- [What you are asked to do] The listing that follows must be retyped in full, exactly.
»»
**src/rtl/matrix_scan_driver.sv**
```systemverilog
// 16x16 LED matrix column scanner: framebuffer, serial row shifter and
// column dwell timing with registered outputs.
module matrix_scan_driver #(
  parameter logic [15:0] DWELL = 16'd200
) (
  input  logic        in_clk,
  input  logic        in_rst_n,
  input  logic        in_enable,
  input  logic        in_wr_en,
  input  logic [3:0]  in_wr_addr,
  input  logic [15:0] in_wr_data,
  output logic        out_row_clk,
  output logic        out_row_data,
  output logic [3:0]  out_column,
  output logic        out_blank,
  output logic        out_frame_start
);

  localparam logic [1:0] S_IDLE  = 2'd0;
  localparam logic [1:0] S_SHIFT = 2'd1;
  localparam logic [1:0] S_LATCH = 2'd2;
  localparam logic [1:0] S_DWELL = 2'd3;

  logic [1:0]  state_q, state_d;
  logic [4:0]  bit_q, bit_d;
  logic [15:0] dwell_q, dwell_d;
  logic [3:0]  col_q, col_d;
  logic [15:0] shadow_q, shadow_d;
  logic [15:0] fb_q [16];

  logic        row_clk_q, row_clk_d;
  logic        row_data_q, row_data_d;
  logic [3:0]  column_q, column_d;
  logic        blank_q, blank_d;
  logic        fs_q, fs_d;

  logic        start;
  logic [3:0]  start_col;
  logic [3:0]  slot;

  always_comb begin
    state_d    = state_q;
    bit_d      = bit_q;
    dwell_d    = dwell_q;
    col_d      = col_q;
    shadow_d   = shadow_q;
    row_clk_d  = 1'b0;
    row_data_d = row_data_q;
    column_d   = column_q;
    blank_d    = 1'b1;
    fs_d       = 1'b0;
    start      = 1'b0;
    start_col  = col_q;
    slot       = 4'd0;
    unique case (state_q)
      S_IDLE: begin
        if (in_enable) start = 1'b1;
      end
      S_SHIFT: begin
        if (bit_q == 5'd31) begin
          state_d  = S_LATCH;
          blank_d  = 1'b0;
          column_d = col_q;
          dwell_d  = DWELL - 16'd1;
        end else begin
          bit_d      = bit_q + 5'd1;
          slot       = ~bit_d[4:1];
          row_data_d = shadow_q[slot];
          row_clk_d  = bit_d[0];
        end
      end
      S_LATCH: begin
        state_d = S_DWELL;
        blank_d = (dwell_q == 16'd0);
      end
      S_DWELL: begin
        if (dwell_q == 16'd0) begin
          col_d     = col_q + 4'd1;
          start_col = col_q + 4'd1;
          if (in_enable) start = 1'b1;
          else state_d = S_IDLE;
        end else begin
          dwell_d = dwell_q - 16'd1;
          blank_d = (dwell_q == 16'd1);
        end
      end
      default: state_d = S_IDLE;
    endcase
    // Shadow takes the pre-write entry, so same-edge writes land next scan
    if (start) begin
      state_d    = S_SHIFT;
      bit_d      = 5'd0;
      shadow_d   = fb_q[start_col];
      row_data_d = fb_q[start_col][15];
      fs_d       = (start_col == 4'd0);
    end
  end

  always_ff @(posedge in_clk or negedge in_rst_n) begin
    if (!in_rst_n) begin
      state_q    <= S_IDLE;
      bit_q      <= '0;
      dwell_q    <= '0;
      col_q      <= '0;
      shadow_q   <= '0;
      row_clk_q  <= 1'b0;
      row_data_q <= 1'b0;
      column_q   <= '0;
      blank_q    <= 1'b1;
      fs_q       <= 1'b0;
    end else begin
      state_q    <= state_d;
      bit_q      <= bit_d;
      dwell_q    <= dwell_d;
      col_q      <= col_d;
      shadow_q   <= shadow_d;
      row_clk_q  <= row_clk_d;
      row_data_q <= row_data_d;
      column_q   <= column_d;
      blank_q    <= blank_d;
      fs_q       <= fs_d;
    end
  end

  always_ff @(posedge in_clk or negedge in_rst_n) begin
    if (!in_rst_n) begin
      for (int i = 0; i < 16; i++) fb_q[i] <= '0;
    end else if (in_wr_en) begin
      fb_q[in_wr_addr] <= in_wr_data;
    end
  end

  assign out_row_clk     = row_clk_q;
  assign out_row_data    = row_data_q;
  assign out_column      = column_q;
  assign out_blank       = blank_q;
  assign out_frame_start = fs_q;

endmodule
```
««
- [Response box]
**src/rtl/matrix_scan_driver.sv**
```systemverilog
// 16x16 LED matrix column scanner: framebuffer, serial row shifter and
// column dwell timing with registered outputs.
module matrix_scan_driver #(
  parameter logic [15:0] DWELL = 16'd200
) (
  input  logic        in_clk,
  input  logic        in_rst_n,
  input  logic        in_enable,
  input  logic        in_wr_en,
  input  logic [3:0]  in_wr_addr,
  input  logic [15:0] in_wr_data,
  output logic        out_row_clk,
  output logic        out_row_data,
  output logic [3:0]  out_column,
  output logic        out_blank,
  output logic        out_frame_start
);

  localparam logic [1:0] S_IDLE  = 2'd0;
  localparam logic [1:0] S_SHIFT = 2'd1;
  localparam logic [1:0] S_LATCH = 2'd2;
  localparam logic [1:0] S_DWELL = 2'd3;

  logic [1:0]  state_q, state_d;
  logic [4:0]  bit_q, bit_d;
  logic [15:0] dwell_q, dwell_d;
  logic [3:0]  col_q, col_d;
  logic [15:0] shadow_q, shadow_d;
  logic [15:0] fb_q [16];

  logic        row_clk_q, row_clk_d;
  logic        row_data_q, row_data_d;
  logic [3:0]  column_q, column_d;
  logic        blank_q, blank_d;
  logic        fs_q, fs_d;

  logic        start;
  logic [3:0]  start_col;
  logic [3:0]  slot;

  always_comb begin
    state_d    = state_q;
    bit_d      = bit_q;
    dwell_d    = dwell_q;
    col_d      = col_q;
    shadow_d   = shadow_q;
    row_clk_d  = 1'b0;
    row_data_d = row_data_q;
    column_d   = column_q;
    blank_d    = 1'b1;
    fs_d       = 1'b0;
    start      = 1'b0;
    start_col  = col_q;
    slot       = 4'd0;
    unique case (state_q)
      S_IDLE: begin
        if (in_enable) start = 1'b1;
      end
      S_SHIFT: begin
        if (bit_q == 5'd31) begin
          state_d  = S_LATCH;
          blank_d  = 1'b0;
          column_d = col_q;
          dwell_d  = DWELL - 16'd1;
        end else begin
          bit_d      = bit_q + 5'd1;
          slot       = ~bit_d[4:1];
          row_data_d = shadow_q[slot];
          row_clk_d  = bit_d[0];
        end
      end
      S_LATCH: begin
        state_d = S_DWELL;
        blank_d = (dwell_q == 16'd0);
      end
      S_DWELL: begin
        if (dwell_q == 16'd0) begin
          col_d     = col_q + 4'd1;
          start_col = col_q + 4'd1;
          if (in_enable) start = 1'b1;
          else state_d = S_IDLE;
        end else begin
          dwell_d = dwell_q - 16'd1;
          blank_d = (dwell_q == 16'd1);
        end
      end
      default: state_d = S_IDLE;
    endcase
    // Shadow takes the pre-write entry, so same-edge writes land next scan
    if (start) begin
      state_d    = S_SHIFT;
      bit_d      = 5'd0;
      shadow_d   = fb_q[start_col];
      row_data_d = fb_q[start_col][15];
      fs_d       = (start_col == 4'd0);
    end
  end

  always_ff @(posedge in_clk or negedge in_rst_n) begin
    if (!in_rst_n) begin
      state_q    <= S_IDLE;
      bit_q      <= '0;
      dwell_q    <= '0;
      col_q      <= '0;
      shadow_q   <= '0;
      row_clk_q  <= 1'b0;
      row_data_q <= 1'b0;
      column_q   <= '0;
      blank_q    <= 1'b1;
      fs_q       <= 1'b0;
    end else begin
      state_q    <= state_d;
      bit_q      <= bit_d;
      dwell_q    <= dwell_d;
      col_q      <= col_d;
      shadow_q   <= shadow_d;
      row_clk_q  <= row_clk_d;
      row_data_q <= row_data_d;
      column_q   <= column_d;
      blank_q    <= blank_d;
      fs_q       <= fs_d;
    end
  end

  always_ff @(posedge in_clk or negedge in_rst_n) begin
    if (!in_rst_n) begin
      for (int i = 0; i < 16; i++) fb_q[i] <= '0;
    end else if (in_wr_en) begin
      fb_q[in_wr_addr] <= in_wr_data;
    end
  end

  assign out_row_clk     = row_clk_q;
  assign out_row_data    = row_data_q;
  assign out_column      = column_q;
  assign out_blank       = blank_q;
  assign out_frame_start = fs_q;

endmodule
```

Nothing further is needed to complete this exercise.